CPU Utilization during kernel execution

I am running the vectorAdd example from the SDK and monitoring GPU/CPU utilization with the timeline analysis of Parallel Nsight. I notice that during kernel execution the CPU utilization is always at 100%. How can that be? From the timeline, it shows the process that launched the kernel is busy executing cuCtxSynchronize.

Any idea?


I think you will find this is actually an artifact of profiling. To get all of the profile data, the profiler winds up “decorating” API calls with additional events and timers, in the process serializing a lot of things that would otherwise be asynchronous. What you are seeing is probably due to an event or timer requiring the calling CPU thread to sit in a spinlock. In normal execution it shouldn’t happen.

Thanks for your quick answer.

If this is the case, how would you profile the CPU utilization during kernel execution?

Just use the CPU code profiling tool of your choice. You don’t get to see what the GPU is doing internally, but if you are only interested in what the CPU threads are doing, it doesn’t really matter.

Thanks a lot for your answer.

Then I don’t see the all point of providing an analysis tool which includes CPU performance if these are not correct.

Many of them are probably correct, it is only asynchronous calls that aren’t. If you want to see how long a cudaMemcpy call takes, the profiler will show something pretty close to what you would get if you timed it yourself.

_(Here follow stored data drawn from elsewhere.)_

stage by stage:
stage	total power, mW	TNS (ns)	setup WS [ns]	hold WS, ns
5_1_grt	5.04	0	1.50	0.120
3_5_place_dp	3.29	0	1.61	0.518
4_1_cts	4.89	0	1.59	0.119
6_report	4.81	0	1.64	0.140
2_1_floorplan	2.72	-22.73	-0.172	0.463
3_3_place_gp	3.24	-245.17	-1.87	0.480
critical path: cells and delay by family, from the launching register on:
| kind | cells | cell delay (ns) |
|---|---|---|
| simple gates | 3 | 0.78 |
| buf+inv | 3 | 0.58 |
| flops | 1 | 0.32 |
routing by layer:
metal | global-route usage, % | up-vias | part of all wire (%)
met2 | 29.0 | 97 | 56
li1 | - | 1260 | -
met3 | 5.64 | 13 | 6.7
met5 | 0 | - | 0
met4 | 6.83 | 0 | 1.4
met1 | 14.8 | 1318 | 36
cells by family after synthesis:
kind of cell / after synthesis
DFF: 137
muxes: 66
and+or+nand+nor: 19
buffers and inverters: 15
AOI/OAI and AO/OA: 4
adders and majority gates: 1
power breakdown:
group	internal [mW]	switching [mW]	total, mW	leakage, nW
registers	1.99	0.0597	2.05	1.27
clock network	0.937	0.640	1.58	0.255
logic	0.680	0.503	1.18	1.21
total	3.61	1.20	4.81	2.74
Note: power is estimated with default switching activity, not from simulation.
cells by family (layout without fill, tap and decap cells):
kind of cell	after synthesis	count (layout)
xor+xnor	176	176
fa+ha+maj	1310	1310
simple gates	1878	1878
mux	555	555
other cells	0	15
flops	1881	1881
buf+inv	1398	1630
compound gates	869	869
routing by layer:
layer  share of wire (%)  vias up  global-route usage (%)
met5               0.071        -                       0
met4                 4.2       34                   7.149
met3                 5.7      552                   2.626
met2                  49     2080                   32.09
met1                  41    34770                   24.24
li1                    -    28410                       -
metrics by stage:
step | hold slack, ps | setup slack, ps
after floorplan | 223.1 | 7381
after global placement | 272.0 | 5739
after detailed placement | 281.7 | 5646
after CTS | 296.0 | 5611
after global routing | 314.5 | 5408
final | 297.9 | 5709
--- src/rtl/core/gerstner_wave_vertex_eval_assert.svh ---
// Assertion macros for the Gerstner wave vertex evaluator.
// Used by the top level only; expects i_clk and i_rst_n in scope.
`ifndef GERSTNER_WAVE_VERTEX_EVAL_ASSERT_SVH
`define GERSTNER_WAVE_VERTEX_EVAL_ASSERT_SVH

// Same-cycle implication, checked outside reset.
`define GWV_ASSERT_IMPL(LBL, ANT, CON) \
    LBL: assert property (@(posedge i_clk) disable iff (!i_rst_n) (ANT) |-> (CON)) \
        else $error("gwv check failed");

// Next-cycle implication, checked outside reset.
`define GWV_ASSERT_NEXT(LBL, ANT, CON) \
    LBL: assert property (@(posedge i_clk) disable iff (!i_rst_n) (ANT) |=> (CON)) \
        else $error("gwv check failed");

`endif

--- src/rtl/core/gwv_ram.sv ---
// Generic single-write, single-read RAM with registered read data.
// No dependencies.
`default_nettype none
module gwv_ram #(
    parameter int WIDTH = 32,
    parameter int DEPTH = 8
) (
    input  wire logic                                     i_clk,
    input  wire logic                                     i_we,
    input  wire logic [((DEPTH > 1) ? $clog2(DEPTH) : 1)-1:0] i_waddr,
    input  wire logic [WIDTH-1:0]                         i_wdata,
    input  wire logic [((DEPTH > 1) ? $clog2(DEPTH) : 1)-1:0] i_raddr,
    output logic [WIDTH-1:0]                              o_rdata
);
    logic [WIDTH-1:0] r_mem [DEPTH];

    always_ff @(posedge i_clk) begin
        if (i_we) begin
            r_mem[i_waddr] <= i_wdata;
        end
        o_rdata <= r_mem[i_raddr];
    end
endmodule
`default_nettype wire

If you want to see how much overlap a pair of cudaMemcpyAsync calls are getting with a pair of running kernels, it won’t.

I think by default the CPU thread that waits on a GPU kernel to complete will keep polling the GPU, in order to detect the termination of the kernel ASAP. Such polling keeps the CPU busy. This is reminiscent of how old DOS programs used to query the keyboard for the key press event rather than waiting on the keyboard interrupt.

I invoke cudaSetDeviceFlags(cudaDeviceBlockingSync) at the GPU initialization stage and am observing about 10% of CPU utilization while my kernels are being executed on the GPU. I’m not sure if cudaDeviceScheduleYield flag is more relevant. I don’t know how much longer it takes for the CPU thread to detect the kernel completion in cudaDeviceBlockingSync mode. In my case of a large number of complex kernels this delay seems to be relatively small. My platform is Linux, but I don’t see why Windows would be any different in this respect.